The public revelation of our sin causes not just scandal but profound shock to our system. It’s not easy to recover—if recover is even the right response. This means we’re better off dealing with our sins before they “appear later.” We all are. And perhaps we all have things to deal with.

It’s also better to deal with these things while we are young. Older people fall harder and get up slower. We can spend our youth attempting to avoid these things, hoping they won’t shipwreck a ministry or a career. We can then spend our ministry ignoring these things, justifying them by pointing to our apparent “success.” Then when we’ve passed through middle age into retirement, we can justify continuing silence by saying, “Why ruin a good reputation?” Consequently, the weight of long life, perhaps the added weight of some success, gain crushing force when our sins come to light later and our good reputations are harmed.

Of course, depending on what we’re hiding or ignoring, it’s not really a good reputation, is it? It’s a fabrication, an image, a curated personal persona. But it’s not a reputation, hard-earned and deserved. We may convince ourselves the illusion is true and treat the truth as illusion.

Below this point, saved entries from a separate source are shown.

From an optimization exercise on the open Yosys and OpenROAD flow, aimed at small area, a short achievable clock period and few clock cycles; shortcuts taken in it are not production practice. The RTL was checked by simulation tests, not by an equivalence proof against the original design.

==> run A: inputs <==
Design cubic_segment_current_profile_top, start of the top module:
module cubic_segment_current_profile_top #(
   parameter logic [7:0]  DIV_REGS = 8'b1111_1111
) (
   input  logic         clock,
   input  logic         reset,
   input  logic         req_valid,
   output logic         req_stall,
   input  logic [17:0]  req_data,
   output logic         rsp_valid,
   input  logic         rsp_stall,
   output logic [16:0]  rsp_data,
   input  logic         csr_wr_en,
   input  logic [2:0]   csr_index,
   input  logic [63:0]  csr_wdata
);
   localparam [2:0] CSR_RAMP_UP   = 3'd0;
   localparam [2:0] CSR_HOLD      = 3'd1;
   localparam [2:0] CSR_RAMP_DOWN = 3'd2;
   localparam [2:0] CSR_UP_COEF   = 3'd3;
   localparam [2:0] CSR_DOWN_COEF = 3'd4;
   localparam [2:0] CSR_CEILING   = 3'd5;
   logic [23:0] up_len_ff, hold_len_ff, down_len_ff;
   logic [63:0] up_coef_ff, down_coef_ff;
   logic [15:0] ceiling_ff;
   logic        dzero_ff;      
   always_ff @(posedge clock) begin
      if (reset) begin
         up_len_ff    <= '0;
         hold_len_ff  <= '0;
         down_len_ff  <= '0;
         up_coef_ff   <= '0;
         down_coef_ff <= '0;
         ceiling_ff   <= '1;
         dzero_ff     <= 1'b1;
      end else if (csr_wr_en) begin
         case (csr_index)
            CSR_RAMP_UP:   up_len_ff    <= csr_wdata[23:0];
            CSR_HOLD:      hold_len_ff  <= csr_wdata[23:0];
            CSR_RAMP_DOWN: begin
               down_len_ff <= csr_wdata[23:0];
               dzero_ff    <= csr_wdata[23:0] == 24'd0;
            end
            CSR_UP_COEF:   up_coef_ff   <= csr_wdata;
            CSR_DOWN_COEF: down_coef_ff <= csr_wdata;
            CSR_CEILING:   ceiling_ff   <= csr_wdata[15:0];
            default: ;
         endcase
      end
   end
   logic [23:0] dlen_c;            
   logic [24:0] ds_q;              
   logic [25:0] re_q;              
   logic [25:0] up3_q, dlen3_q;    
   assign dlen_c = {down_len_ff[23:1], down_len_ff[0] | dzero_ff};
   always_ff @(posedge clock) begin
      ds_q    <= {1'b0, up_len_ff} + {1'b0, hold_len_ff};
      re_q    <= {2'b0, up_len_ff} + {2'b0, hold_len_ff} + {2'b0, down_len_ff} +
                 {25'd0, dzero_ff};
      up3_q   <= {1'b0, up_len_ff, 1'b0} + {2'b0, up_len_ff};
      dlen3_q <= {1'b0, dlen_c, 1'b0} + {2'b0, dlen_c};
   end
   logic adv_q;               
   logic in_v;
   logic [17:0] in_d;
   assign req_stall = ~adv_q;
   always_ff @(posedge clock) begin
  ...
clock: 9.0 ns
lec_check: 0
cap_margin: 20
core_margin: 2
core_utilization: 65
setup_slack_margin: 5
slew_margin: 20
tns_end_percent: 2
run.sh (not shown) runs the stock make flow with config.mk's settings and CLKGATE_MAP_FILE= SYNTH_SCRIPT=/design/flow/synth_recipe.tcl, a recipe that flattens the netlist after the stock synthesis.
==> run Y: changes against run A <==
--- a/flow/design.v
+++ b/flow/design.v
@@ -1,18 +1,18 @@
 module cscp_outq (
    input  logic        clock,
    input  logic        reset,
    input  logic        push,
-   input  logic [18:0] push_data,
+   input  logic [16:0] push_data,
    input  logic        rsp_stall,
    output logic        rsp_valid,
-   output logic [18:0] rsp_data,
+   output logic [16:0] rsp_data,
    output logic        adv_q
 );
    logic        hd_v, sk_v;
-   logic [18:0] hd_d, sk_d;
+   logic [16:0] hd_d, sk_d;
    logic        pop, hd_free;
    logic        hd_v_n, sk_v_n;
    assign pop     = hd_v && !rsp_stall;
    assign hd_free = !hd_v || pop;
    always_comb begin
       if (hd_free) begin
@@ -74,14 +74,14 @@
       end
    end
 endmodule
 module cscp_mac_cs (
    input  logic signed [17:0] acc,
    input  logic [16:0]        s,
-   output logic [33:8]        sa,
-   output logic [33:8]        sb,
+   output logic [17:0]        sa,
+   output logic [17:0]        sb,
    output logic               cin
 );
    localparam integer W = 34;
    logic [18:0]  sx;
    logic [W-1:0] rows [0:8];
    logic [8:0]   negs;
@@ -126,17 +126,17 @@
    cscp_csa #(W) u12 (rows[6], rows[7], rows[8], l1[4], l1[5]);
    cscp_csa #(W) u20 (l1[0], l1[1], l1[2], l2[0], l2[1]);
    cscp_csa #(W) u21 (l1[3], l1[4], l1[5], l2[2], l2[3]);
    cscp_csa #(W) u30 (l2[0], l2[1], l2[2], l3[0], l3[1]);
    assign l3[2] = l2[3];
    cscp_csa #(W) u40 (l3[0], l3[1], l3[2], l4[0], l4[1]);
-   logic [8:0] lo;
-   assign lo  = {1'b0, l4[0][7:0]} + {1'b0, l4[1][7:0]};
-   assign cin = lo[8];
-   assign sa  = l4[0][33:8];
-   assign sb  = l4[1][33:8];
+   logic [16:0] lo;
+   assign lo  = {1'b0, l4[0][15:0]} + {1'b0, l4[1][15:0]};
+   assign cin = lo[16];
+   assign sa  = l4[0][33:16];
+   assign sb  = l4[1][33:16];
 endmodule
 module cscp_csa #(
    parameter integer W = 34
 ) (
    input  logic [W-1:0] a,
    input  logic [W-1:0] b,
@@ -193,23 +193,24 @@
             CSR_DOWN_COEF: down_coef_ff <= csr_wdata;
             CSR_CEILING:   ceiling_ff   <= csr_wdata[15:0];
             default: ;
          endcase
       end
    end
-   logic [23:0] dlen_c;            
+   logic [23:0] dlen_c, dlen_q;    
    logic [24:0] ds_q;              
    logic [25:0] re_q;              
    logic [25:0] up3_q, dlen3_q;    
    assign dlen_c = {down_len_ff[23:1], down_len_ff[0] | dzero_ff};
    always_ff @(posedge clock) begin
+      dlen_q  <= dlen_c;
       ds_q    <= {1'b0, up_len_ff} + {1'b0, hold_len_ff};
       re_q    <= {2'b0, up_len_ff} + {2'b0, hold_len_ff} + {2'b0, down_len_ff} +
                  {25'd0, dzero_ff};
       up3_q   <= {1'b0, up_len_ff, 1'b0} + {2'b0, up_len_ff};
-      dlen3_q <= {1'b0, dlen_c, 1'b0} + {2'b0, dlen_c};
+      dlen3_q <= {1'b0, dlen_q, 1'b0} + {2'b0, dlen_q};
    end
    logic adv_q;               
    logic in_v;
    logic [17:0] in_d;
    assign req_stall = ~adv_q;
    always_ff @(posedge clock) begin
@@ -280,13 +281,13 @@
       for (gi = 0; gi < 8; gi++) begin : g_div
          logic [23:0] r_c;
          logic [15:0] q_c;
          cscp_div_step4 #(.POS(14 - 2 * gi)) u_step (
             .rem_i (dv_r[gi]),
             .q_i   (dv_q[gi]),
-            .dvsr  (dv_m[gi][0] ? dlen_c : up_len_ff),
+            .dvsr  (dv_m[gi][0] ? dlen_q : up_len_ff),
             .dvsr3 (dv_m[gi][0] ? dlen3_q : up3_q),
             .rem_o (r_c),
             .q_o   (q_c)
          );
          if (DIV_REGS[gi]) begin : g_reg
             always_ff @(posedge clock) begin
@@ -318,25 +319,25 @@
    logic [16:0] h_s   [0:2];       
    logic signed [17:0] h_acc [0:2];
    logic        c_v   [0:2];
    logic        c_run [0:2];
    logic        c_cd  [0:2];
    logic [16:0] c_s   [0:2];
-   logic [33:8] c_a   [0:2];
-   logic [33:8] c_b   [0:2];
+   logic [17:0] c_a   [0:2];
+   logic [17:0] c_b   [0:2];
    logic        c_c   [0:2];
    logic [63:0] cf0;
    assign cf0      = dv_m[8][1] ? down_coef_ff : up_coef_ff;
    assign h_v[0]   = dv_v[8];
    assign h_run[0] = dv_m[8][3];
    assign h_cd[0]  = dv_m[8][1];
    assign h_s[0]   = {dv_m[8][2], dv_q[8]};
    assign h_acc[0] = {{2{cf0[63]}}, cf0[63:48]};
    generate
       for (gi = 0; gi < 3; gi++) begin : g_h
-         logic [33:8]        pa, pb;
+         logic [17:0]        pa, pb;
          logic               pc;
          cscp_mac_cs u_mac (.acc(h_acc[gi]), .s(h_s[gi]), .sa(pa), .sb(pb), .cin(pc));
          always_ff @(posedge clock) begin
             if (reset)      c_v[gi] <= 1'b0;
             else if (adv_q) c_v[gi] <= h_v[gi];
          end
@@ -351,55 +352,45 @@
             end
          end
          logic [63:0] cf_m;
          logic [17:0] crow;
          assign cf_m = c_cd[gi] ? down_coef_ff : up_coef_ff;
          assign crow = {2'd0, !cf_m[(2 - gi) * 16 + 15], cf_m[(2 - gi) * 16 +: 15]};
-         logic [33:0] tsum;
-         assign tsum = {c_a[gi], 8'd0} + {c_b[gi], 8'd0} + {crow, 16'd0} + KFULL +
-                       {25'd0, c_c[gi], 8'd0};
          if (gi < 2) begin : g_add
             always_ff @(posedge clock) begin
                if (reset)      h_v[gi+1] <= 1'b0;
                else if (adv_q) h_v[gi+1] <= c_v[gi];
             end
             always_ff @(posedge clock) begin
                if (adv_q) begin
                   h_run[gi+1] <= c_run[gi];
                   h_cd[gi+1]  <= c_cd[gi];
                   h_s[gi+1]   <= c_s[gi];
-                  h_acc[gi+1] <= tsum[33:16];
+                  h_acc[gi+1] <= c_a[gi] + c_b[gi] + crow + KHI + {17'd0, c_c[gi]};
                end
             end
          end
       end
    endgenerate
    logic signed [17:0] acc3;
    logic [17:0]        cdiff;
-   logic [18:0]        res;
-   logic [34:0] dfull;
-   assign acc3  = g_h[2].tsum[33:16];
-   assign dfull = {3'b0, ceiling_ff, 16'hFFFF} + {1'b1, ~c_a[2], 8'hFF} + {1'b1, ~c_b[2], 8'hFF} +
-                  {1'b1, ~g_h[2].crow, 16'hFFFF} + 35'd3 - {1'b0, KFULL} -
-                  {26'd0, c_c[2], 8'd0};
-   assign cdiff = dfull[33:16];
-   assign res = {c_run[2], acc3[17], cdiff[17], acc3[15:0]};
-   logic [18:0] qd;
-   logic        qv;
+   logic [16:0]        res;
+   assign acc3  = c_a[2] + c_b[2] + g_h[2].crow + KHI + {17'd0, c_c[2]};
+   assign cdiff = {2'b0, ceiling_ff} + ~c_a[2] + ~c_b[2] + ~g_h[2].crow + (18'd2 - KHI) +
+                  {17'd0, !c_c[2]};
+   always_comb begin
+      if (!c_run[2])     res = 17'd0;
+      else if (acc3[17]) res = {16'd0, 1'b1};
+      else if (cdiff[17]) res = {ceiling_ff, 1'b1};
+      else               res = {acc3[15:0], 1'b1};
+   end
    cscp_outq u_outq (
       .clock     (clock),
       .reset     (reset),
       .push      (adv_q && c_v[2]),
       .push_data (res),
       .rsp_stall (rsp_stall),
-      .rsp_valid (qv),
-      .rsp_data  (qd),
+      .rsp_valid (rsp_valid),
+      .rsp_data  (rsp_data),
       .adv_q     (adv_q)
    );
-   assign rsp_valid = qv;
-   always_comb begin
-      if (!qd[18])     rsp_data = 17'd0;
-      else if (qd[17]) rsp_data = {16'd0, 1'b1};
-      else if (qd[16]) rsp_data = {ceiling_ff, 1'b1};
-      else             rsp_data = {qd[15:0], 1'b1};
-   end
 endmodule
==> flow/config.mk (replaced) <==
export PLATFORM = sky130hd
export DESIGN_NAME = cubic_segment_current_profile_top
export DESIGN_NICKNAME = cubic_segment_current_profile_top
export VERILOG_FILES = /design/flow/design.v
export SDC_FILE = /design/flow/constraint.sdc
export NUM_CORES = 4
export LEC_CHECK = 0
export CAP_MARGIN = 20
export CORE_MARGIN = 2
export CORE_UTILIZATION = 40
export SETUP_SLACK_MARGIN = 4.2
export SLEW_MARGIN = 20
==> run B: changes against run A <==
--- a/flow/design.v
+++ b/flow/design.v
@@ -1,18 +1,18 @@
 module cscp_outq (
    input  logic        clock,
    input  logic        reset,
    input  logic        push,
-   input  logic [18:0] push_data,
+   input  logic [16:0] push_data,
    input  logic        rsp_stall,
    output logic        rsp_valid,
-   output logic [18:0] rsp_data,
+   output logic [16:0] rsp_data,
    output logic        adv_q
 );
    logic        hd_v, sk_v;
-   logic [18:0] hd_d, sk_d;
+   logic [16:0] hd_d, sk_d;
    logic        pop, hd_free;
    logic        hd_v_n, sk_v_n;
    assign pop     = hd_v && !rsp_stall;
    assign hd_free = !hd_v || pop;
    always_comb begin
       if (hd_free) begin
@@ -74,15 +74,14 @@
       end
    end
 endmodule
 module cscp_mac_cs (
    input  logic signed [17:0] acc,
    input  logic [16:0]        s,
-   output logic [33:8]        sa,
-   output logic [33:8]        sb,
-   output logic               cin
+   output logic [33:0]        sa,
+   output logic [33:0]        sb
 );
    localparam integer W = 34;
    logic [18:0]  sx;
    logic [W-1:0] rows [0:8];
    logic [8:0]   negs;
    assign sx = {2'b00, s};
@@ -126,17 +125,14 @@
    cscp_csa #(W) u12 (rows[6], rows[7], rows[8], l1[4], l1[5]);
    cscp_csa #(W) u20 (l1[0], l1[1], l1[2], l2[0], l2[1]);
    cscp_csa #(W) u21 (l1[3], l1[4], l1[5], l2[2], l2[3]);
    cscp_csa #(W) u30 (l2[0], l2[1], l2[2], l3[0], l3[1]);
    assign l3[2] = l2[3];
    cscp_csa #(W) u40 (l3[0], l3[1], l3[2], l4[0], l4[1]);
-   logic [8:0] lo;
-   assign lo  = {1'b0, l4[0][7:0]} + {1'b0, l4[1][7:0]};
-   assign cin = lo[8];
-   assign sa  = l4[0][33:8];
-   assign sb  = l4[1][33:8];
+   assign sa = l4[0];
+   assign sb = l4[1];
 endmodule
 module cscp_csa #(
    parameter integer W = 34
 ) (
    input  logic [W-1:0] a,
    input  logic [W-1:0] b,
@@ -193,23 +189,24 @@
             CSR_DOWN_COEF: down_coef_ff <= csr_wdata;
             CSR_CEILING:   ceiling_ff   <= csr_wdata[15:0];
             default: ;
          endcase
       end
    end
-   logic [23:0] dlen_c;            
+   logic [23:0] dlen_c, dlen_q;    
    logic [24:0] ds_q;              
    logic [25:0] re_q;              
    logic [25:0] up3_q, dlen3_q;    
    assign dlen_c = {down_len_ff[23:1], down_len_ff[0] | dzero_ff};
    always_ff @(posedge clock) begin
+      dlen_q  <= dlen_c;
       ds_q    <= {1'b0, up_len_ff} + {1'b0, hold_len_ff};
       re_q    <= {2'b0, up_len_ff} + {2'b0, hold_len_ff} + {2'b0, down_len_ff} +
                  {25'd0, dzero_ff};
       up3_q   <= {1'b0, up_len_ff, 1'b0} + {2'b0, up_len_ff};
-      dlen3_q <= {1'b0, dlen_c, 1'b0} + {2'b0, dlen_c};
+      dlen3_q <= {1'b0, dlen_q, 1'b0} + {2'b0, dlen_q};
    end
    logic adv_q;               
    logic in_v;
    logic [17:0] in_d;
    assign req_stall = ~adv_q;
    always_ff @(posedge clock) begin
@@ -280,13 +277,13 @@
       for (gi = 0; gi < 8; gi++) begin : g_div
          logic [23:0] r_c;
          logic [15:0] q_c;
          cscp_div_step4 #(.POS(14 - 2 * gi)) u_step (
             .rem_i (dv_r[gi]),
             .q_i   (dv_q[gi]),
-            .dvsr  (dv_m[gi][0] ? dlen_c : up_len_ff),
+            .dvsr  (dv_m[gi][0] ? dlen_q : up_len_ff),
             .dvsr3 (dv_m[gi][0] ? dlen3_q : up3_q),
             .rem_o (r_c),
             .q_o   (q_c)
          );
          if (DIV_REGS[gi]) begin : g_reg
             always_ff @(posedge clock) begin
@@ -318,48 +315,44 @@
    logic [16:0] h_s   [0:2];       
    logic signed [17:0] h_acc [0:2];
    logic        c_v   [0:2];
    logic        c_run [0:2];
    logic        c_cd  [0:2];
    logic [16:0] c_s   [0:2];
-   logic [33:8] c_a   [0:2];
-   logic [33:8] c_b   [0:2];
-   logic        c_c   [0:2];
+   logic [33:0] c_a   [0:2];
+   logic [33:0] c_b   [0:2];
    logic [63:0] cf0;
    assign cf0      = dv_m[8][1] ? down_coef_ff : up_coef_ff;
    assign h_v[0]   = dv_v[8];
    assign h_run[0] = dv_m[8][3];
    assign h_cd[0]  = dv_m[8][1];
    assign h_s[0]   = {dv_m[8][2], dv_q[8]};
    assign h_acc[0] = {{2{cf0[63]}}, cf0[63:48]};
    generate
       for (gi = 0; gi < 3; gi++) begin : g_h
-         logic [33:8]        pa, pb;
-         logic               pc;
-         cscp_mac_cs u_mac (.acc(h_acc[gi]), .s(h_s[gi]), .sa(pa), .sb(pb), .cin(pc));
+         logic [33:0]        pa, pb;
+         cscp_mac_cs u_mac (.acc(h_acc[gi]), .s(h_s[gi]), .sa(pa), .sb(pb));
          always_ff @(posedge clock) begin
             if (reset)      c_v[gi] <= 1'b0;
             else if (adv_q) c_v[gi] <= h_v[gi];
          end
          always_ff @(posedge clock) begin
             if (adv_q) begin
                c_run[gi] <= h_run[gi];
                c_cd[gi]  <= h_cd[gi];
                c_s[gi]   <= h_s[gi];
                c_a[gi]   <= pa;
                c_b[gi]   <= pb;
-               c_c[gi]   <= pc;
             end
          end
          logic [63:0] cf_m;
          logic [17:0] crow;
          assign cf_m = c_cd[gi] ? down_coef_ff : up_coef_ff;
          assign crow = {2'd0, !cf_m[(2 - gi) * 16 + 15], cf_m[(2 - gi) * 16 +: 15]};
          logic [33:0] tsum;
-         assign tsum = {c_a[gi], 8'd0} + {c_b[gi], 8'd0} + {crow, 16'd0} + KFULL +
-                       {25'd0, c_c[gi], 8'd0};
+         assign tsum = c_a[gi] + c_b[gi] + {crow, 16'd0} + KFULL;
          if (gi < 2) begin : g_add
             always_ff @(posedge clock) begin
                if (reset)      h_v[gi+1] <= 1'b0;
                else if (adv_q) h_v[gi+1] <= c_v[gi];
             end
             always_ff @(posedge clock) begin
@@ -372,34 +365,29 @@
             end
          end
       end
    endgenerate
    logic signed [17:0] acc3;
    logic [17:0]        cdiff;
-   logic [18:0]        res;
+   logic [16:0]        res;
    logic [34:0] dfull;
    assign acc3  = g_h[2].tsum[33:16];
-   assign dfull = {3'b0, ceiling_ff, 16'hFFFF} + {1'b1, ~c_a[2], 8'hFF} + {1'b1, ~c_b[2], 8'hFF} +
-                  {1'b1, ~g_h[2].crow, 16'hFFFF} + 35'd3 - {1'b0, KFULL} -
-                  {26'd0, c_c[2], 8'd0};
+   assign dfull = {3'b0, ceiling_ff, 16'hFFFF} + {1'b1, ~c_a[2]} + {1'b1, ~c_b[2]} +
+                  {1'b1, ~g_h[2].crow, 16'hFFFF} + 35'd3 - {1'b0, KFULL};
    assign cdiff = dfull[33:16];
-   assign res = {c_run[2], acc3[17], cdiff[17], acc3[15:0]};
-   logic [18:0] qd;
-   logic        qv;
+   always_comb begin
+      if (!c_run[2])     res = 17'd0;
+      else if (acc3[17]) res = {16'd0, 1'b1};
+      else if (cdiff[17]) res = {ceiling_ff, 1'b1};
+      else               res = {acc3[15:0], 1'b1};
+   end
    cscp_outq u_outq (
       .clock     (clock),
       .reset     (reset),
       .push      (adv_q && c_v[2]),
       .push_data (res),
       .rsp_stall (rsp_stall),
-      .rsp_valid (qv),
-      .rsp_data  (qd),
+      .rsp_valid (rsp_valid),
+      .rsp_data  (rsp_data),
       .adv_q     (adv_q)
    );
-   assign rsp_valid = qv;
-   always_comb begin
-      if (!qd[18])     rsp_data = 17'd0;
-      else if (qd[17]) rsp_data = {16'd0, 1'b1};
-      else if (qd[16]) rsp_data = {ceiling_ff, 1'b1};
-      else             rsp_data = {qd[15:0], 1'b1};
-   end
 endmodule
--- a/flow/config.mk
+++ b/flow/config.mk
@@ -4,10 +4,9 @@
 export VERILOG_FILES = /design/flow/design.v
 export SDC_FILE = /design/flow/constraint.sdc
 export NUM_CORES = 4
 export LEC_CHECK = 0
 export CAP_MARGIN = 20
 export CORE_MARGIN = 2
-export CORE_UTILIZATION = 65
+export CORE_UTILIZATION = 60
 export SETUP_SLACK_MARGIN = 5
 export SLEW_MARGIN = 20
-export TNS_END_PERCENT = 2
==> run M: changes against run A <==
--- a/flow/config.mk
+++ b/flow/config.mk
@@ -4,10 +4,10 @@
 export VERILOG_FILES = /design/flow/design.v
 export SDC_FILE = /design/flow/constraint.sdc
 export NUM_CORES = 4
 export LEC_CHECK = 0
 export CAP_MARGIN = 20
 export CORE_MARGIN = 2
-export CORE_UTILIZATION = 65
+export CORE_UTILIZATION = 60
 export SETUP_SLACK_MARGIN = 5
 export SLEW_MARGIN = 20
-export TNS_END_PERCENT = 2
+export TNS_END_PERCENT = 5
==> results.txt <==
Run A ran to the end with no violations. Run M went through all stages and came out clean. Run Y produced a clean layout. Run B completed without violations.
In run A the hold slack is better than in run Y, by 0.0057 ns.
Worst setup slack: run A is better than run M (0.017 ns).
In run M the non-clock buffer count is higher than in run Y, by 48.
Of run Y and run M, run M has the higher synthesized cell count (gap about 2%, measured against run M).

Believing the lie we protect ourselves rather than the truth. We imprison ourselves since the truth makes us free.

Finishing well means, in part, finishing without scandal. Every pastor I know (myself included) wants to finish well. But I wonder if we haven’t sometimes defined “finishing without scandal” as covering the scandal so no one knows rather than actually addressing the scandal like a Christian because God already knows. The only One who can rightly cover our scandal is Christ, who covers it with his blood. But a blood-covered scandal ought to make us free to confess it and deal with it. If we continue to hide it, it’s evidence we haven’t yet understood how great a covering his blood is. Then our sin will find us out, and we’ll doubly mourn—for the sin itself and for the failure to claim the blood so much sooner.

Don’t think that because sin sometimes shows up on CP time that it won’t show up at all. Instead, let us “confess our sins to one another and pray for one another, that we may be healed. The prayer of a righteous person has great power as it is working” (James 5:16).